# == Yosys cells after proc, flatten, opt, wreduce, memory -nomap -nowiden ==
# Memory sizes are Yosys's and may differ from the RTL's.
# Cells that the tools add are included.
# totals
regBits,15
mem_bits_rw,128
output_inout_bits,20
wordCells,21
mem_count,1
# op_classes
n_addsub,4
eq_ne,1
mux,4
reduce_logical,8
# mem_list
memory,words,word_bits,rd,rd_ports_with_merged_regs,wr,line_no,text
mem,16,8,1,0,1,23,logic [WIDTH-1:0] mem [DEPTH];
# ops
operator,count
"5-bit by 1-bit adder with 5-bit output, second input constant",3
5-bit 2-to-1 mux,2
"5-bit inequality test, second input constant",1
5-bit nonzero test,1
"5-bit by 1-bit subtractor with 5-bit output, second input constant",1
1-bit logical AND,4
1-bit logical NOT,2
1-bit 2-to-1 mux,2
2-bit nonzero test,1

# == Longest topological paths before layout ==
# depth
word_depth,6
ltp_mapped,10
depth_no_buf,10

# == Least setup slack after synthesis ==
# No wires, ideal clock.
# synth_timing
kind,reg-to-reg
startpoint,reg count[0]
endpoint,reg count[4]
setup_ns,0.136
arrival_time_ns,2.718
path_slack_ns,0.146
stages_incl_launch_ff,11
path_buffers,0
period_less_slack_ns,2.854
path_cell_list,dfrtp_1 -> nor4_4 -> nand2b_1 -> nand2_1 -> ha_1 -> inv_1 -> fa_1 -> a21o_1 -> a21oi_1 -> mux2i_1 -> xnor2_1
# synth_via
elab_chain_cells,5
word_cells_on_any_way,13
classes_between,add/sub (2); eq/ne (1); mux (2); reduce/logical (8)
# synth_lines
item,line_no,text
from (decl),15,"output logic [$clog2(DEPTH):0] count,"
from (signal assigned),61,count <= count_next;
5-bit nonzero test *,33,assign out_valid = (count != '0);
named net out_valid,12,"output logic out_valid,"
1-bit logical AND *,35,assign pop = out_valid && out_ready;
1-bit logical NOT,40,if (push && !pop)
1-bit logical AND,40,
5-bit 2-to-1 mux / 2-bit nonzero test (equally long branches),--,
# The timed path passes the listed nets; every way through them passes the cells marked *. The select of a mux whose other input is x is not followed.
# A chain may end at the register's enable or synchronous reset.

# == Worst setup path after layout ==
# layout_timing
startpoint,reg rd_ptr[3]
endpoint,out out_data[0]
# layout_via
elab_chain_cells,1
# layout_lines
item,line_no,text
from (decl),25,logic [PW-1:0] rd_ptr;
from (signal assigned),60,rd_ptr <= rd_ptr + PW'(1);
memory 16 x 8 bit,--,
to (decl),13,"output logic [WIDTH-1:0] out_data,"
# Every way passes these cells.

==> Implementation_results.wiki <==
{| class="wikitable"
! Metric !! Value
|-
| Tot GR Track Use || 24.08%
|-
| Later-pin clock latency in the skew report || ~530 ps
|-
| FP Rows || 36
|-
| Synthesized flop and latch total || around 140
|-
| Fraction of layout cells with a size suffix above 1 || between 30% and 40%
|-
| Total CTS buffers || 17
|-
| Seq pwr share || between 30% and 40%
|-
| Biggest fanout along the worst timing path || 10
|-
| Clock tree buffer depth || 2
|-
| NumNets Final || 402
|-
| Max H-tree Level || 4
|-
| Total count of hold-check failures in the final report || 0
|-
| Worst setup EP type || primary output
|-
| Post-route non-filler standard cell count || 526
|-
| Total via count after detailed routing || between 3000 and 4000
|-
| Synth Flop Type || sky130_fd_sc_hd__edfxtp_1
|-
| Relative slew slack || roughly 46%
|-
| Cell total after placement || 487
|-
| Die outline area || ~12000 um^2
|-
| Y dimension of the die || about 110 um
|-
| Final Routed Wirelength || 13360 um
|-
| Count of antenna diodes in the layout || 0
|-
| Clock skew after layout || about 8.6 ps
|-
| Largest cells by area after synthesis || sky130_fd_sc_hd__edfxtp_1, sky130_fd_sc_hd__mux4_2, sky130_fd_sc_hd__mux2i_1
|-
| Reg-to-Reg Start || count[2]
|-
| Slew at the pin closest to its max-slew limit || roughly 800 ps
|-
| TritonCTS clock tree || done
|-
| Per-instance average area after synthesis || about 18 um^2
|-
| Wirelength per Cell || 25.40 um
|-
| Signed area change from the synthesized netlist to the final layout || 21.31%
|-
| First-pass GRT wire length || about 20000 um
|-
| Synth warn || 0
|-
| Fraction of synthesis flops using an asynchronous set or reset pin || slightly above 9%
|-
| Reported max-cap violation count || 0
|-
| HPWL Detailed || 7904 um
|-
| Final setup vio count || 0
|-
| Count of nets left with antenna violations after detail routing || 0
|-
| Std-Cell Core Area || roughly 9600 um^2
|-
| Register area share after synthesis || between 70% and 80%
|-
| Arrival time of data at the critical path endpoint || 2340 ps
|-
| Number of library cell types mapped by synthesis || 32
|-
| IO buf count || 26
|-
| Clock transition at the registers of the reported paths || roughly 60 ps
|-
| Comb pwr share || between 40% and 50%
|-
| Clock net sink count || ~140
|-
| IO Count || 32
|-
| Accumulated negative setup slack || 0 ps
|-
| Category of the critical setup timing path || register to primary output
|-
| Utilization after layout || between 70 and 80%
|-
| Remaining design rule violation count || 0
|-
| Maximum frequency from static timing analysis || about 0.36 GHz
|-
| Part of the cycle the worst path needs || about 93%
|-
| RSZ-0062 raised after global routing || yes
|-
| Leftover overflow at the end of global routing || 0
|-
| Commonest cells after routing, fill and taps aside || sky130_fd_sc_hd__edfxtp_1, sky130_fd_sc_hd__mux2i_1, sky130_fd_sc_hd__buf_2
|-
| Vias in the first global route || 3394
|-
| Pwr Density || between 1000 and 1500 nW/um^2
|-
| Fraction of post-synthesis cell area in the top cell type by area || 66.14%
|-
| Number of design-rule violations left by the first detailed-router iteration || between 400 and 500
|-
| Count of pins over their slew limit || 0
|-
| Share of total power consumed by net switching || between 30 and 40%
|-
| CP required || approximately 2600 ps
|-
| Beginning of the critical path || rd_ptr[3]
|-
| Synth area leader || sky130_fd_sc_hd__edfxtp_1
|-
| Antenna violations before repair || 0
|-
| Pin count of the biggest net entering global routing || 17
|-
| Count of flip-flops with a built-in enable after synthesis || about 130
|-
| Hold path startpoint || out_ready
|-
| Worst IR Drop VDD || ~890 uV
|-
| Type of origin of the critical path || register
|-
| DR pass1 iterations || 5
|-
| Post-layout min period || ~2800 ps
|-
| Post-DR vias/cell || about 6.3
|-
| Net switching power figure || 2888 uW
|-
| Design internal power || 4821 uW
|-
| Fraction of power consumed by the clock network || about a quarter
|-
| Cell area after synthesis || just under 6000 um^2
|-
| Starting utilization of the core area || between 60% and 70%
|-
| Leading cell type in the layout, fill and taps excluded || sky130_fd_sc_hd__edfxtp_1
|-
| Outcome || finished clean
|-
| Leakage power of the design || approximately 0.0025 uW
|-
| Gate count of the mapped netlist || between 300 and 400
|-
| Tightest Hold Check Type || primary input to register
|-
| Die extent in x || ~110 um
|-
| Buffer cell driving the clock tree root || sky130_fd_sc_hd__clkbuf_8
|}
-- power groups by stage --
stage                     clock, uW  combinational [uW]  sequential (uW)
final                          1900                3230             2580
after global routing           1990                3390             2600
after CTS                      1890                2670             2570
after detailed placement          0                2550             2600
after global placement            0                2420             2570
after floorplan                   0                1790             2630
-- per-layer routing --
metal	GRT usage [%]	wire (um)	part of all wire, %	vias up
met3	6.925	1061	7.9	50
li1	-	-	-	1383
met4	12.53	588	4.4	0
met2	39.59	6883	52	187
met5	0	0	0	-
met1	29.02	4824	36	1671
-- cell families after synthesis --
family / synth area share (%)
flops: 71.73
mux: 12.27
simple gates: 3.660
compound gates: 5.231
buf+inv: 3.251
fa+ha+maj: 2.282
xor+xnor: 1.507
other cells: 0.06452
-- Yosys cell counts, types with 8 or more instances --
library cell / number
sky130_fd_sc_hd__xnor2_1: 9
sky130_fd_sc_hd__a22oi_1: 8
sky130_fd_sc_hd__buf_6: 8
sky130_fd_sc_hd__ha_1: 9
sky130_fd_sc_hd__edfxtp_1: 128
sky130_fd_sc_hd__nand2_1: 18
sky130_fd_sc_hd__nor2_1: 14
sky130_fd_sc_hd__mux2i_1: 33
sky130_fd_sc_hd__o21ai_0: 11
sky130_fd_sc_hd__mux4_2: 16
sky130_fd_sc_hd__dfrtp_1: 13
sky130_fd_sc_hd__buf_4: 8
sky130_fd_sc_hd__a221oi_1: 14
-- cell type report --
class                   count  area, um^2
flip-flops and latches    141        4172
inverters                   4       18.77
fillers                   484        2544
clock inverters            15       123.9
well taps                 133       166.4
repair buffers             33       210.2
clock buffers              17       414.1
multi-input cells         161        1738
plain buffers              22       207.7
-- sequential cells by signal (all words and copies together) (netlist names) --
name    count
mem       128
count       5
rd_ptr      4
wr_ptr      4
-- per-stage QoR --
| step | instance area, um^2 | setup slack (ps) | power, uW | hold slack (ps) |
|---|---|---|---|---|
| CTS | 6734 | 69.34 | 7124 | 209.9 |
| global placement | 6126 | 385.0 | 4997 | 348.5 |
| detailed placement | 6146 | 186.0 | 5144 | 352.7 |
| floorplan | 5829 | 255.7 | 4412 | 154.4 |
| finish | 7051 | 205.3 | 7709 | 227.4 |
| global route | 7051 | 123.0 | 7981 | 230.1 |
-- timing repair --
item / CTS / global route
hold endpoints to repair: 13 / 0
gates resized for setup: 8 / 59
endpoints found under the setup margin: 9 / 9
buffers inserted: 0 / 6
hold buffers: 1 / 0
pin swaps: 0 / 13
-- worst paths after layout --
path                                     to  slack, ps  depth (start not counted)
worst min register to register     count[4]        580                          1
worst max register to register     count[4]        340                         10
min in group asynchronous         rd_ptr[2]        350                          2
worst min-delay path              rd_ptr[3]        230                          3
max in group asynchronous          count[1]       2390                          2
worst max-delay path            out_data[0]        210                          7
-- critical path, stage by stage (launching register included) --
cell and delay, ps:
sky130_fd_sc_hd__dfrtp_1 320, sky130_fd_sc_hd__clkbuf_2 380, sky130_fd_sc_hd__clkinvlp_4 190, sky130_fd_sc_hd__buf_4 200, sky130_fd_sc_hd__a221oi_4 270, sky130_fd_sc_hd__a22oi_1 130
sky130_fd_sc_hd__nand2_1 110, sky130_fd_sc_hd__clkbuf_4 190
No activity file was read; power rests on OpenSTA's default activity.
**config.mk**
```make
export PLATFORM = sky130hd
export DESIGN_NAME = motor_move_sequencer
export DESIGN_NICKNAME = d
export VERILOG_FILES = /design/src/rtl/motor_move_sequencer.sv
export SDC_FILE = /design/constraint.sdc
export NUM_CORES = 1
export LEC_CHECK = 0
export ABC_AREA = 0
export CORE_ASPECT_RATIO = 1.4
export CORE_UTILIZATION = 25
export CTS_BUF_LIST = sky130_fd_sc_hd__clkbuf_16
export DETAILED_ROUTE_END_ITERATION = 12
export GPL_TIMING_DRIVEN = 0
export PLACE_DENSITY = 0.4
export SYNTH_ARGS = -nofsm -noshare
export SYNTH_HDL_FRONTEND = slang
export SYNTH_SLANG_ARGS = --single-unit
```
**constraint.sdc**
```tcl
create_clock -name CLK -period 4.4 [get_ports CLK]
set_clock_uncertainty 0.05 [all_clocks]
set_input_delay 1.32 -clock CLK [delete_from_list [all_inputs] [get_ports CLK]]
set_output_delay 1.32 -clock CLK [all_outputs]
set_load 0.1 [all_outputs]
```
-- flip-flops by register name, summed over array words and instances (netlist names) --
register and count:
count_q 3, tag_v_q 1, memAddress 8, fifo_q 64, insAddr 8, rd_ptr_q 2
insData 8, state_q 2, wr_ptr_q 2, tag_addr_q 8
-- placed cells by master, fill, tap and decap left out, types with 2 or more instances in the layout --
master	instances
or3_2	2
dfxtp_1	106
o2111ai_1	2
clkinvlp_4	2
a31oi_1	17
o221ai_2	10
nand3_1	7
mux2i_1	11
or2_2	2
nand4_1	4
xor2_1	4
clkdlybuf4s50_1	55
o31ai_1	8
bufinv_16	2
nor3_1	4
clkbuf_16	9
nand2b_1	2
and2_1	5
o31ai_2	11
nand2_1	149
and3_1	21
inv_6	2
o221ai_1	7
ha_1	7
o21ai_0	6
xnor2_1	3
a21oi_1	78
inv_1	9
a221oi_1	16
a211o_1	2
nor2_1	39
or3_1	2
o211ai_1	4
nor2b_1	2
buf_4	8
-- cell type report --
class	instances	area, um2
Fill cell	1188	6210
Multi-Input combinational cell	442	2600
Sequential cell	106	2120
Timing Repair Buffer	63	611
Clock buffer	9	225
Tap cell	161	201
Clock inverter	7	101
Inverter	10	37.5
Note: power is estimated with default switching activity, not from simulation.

WHAT YOU WILL DO:
For the records above, how many lines contain the word "WIDTH"? Reply with the number only.

OUTPUT BELOW:
2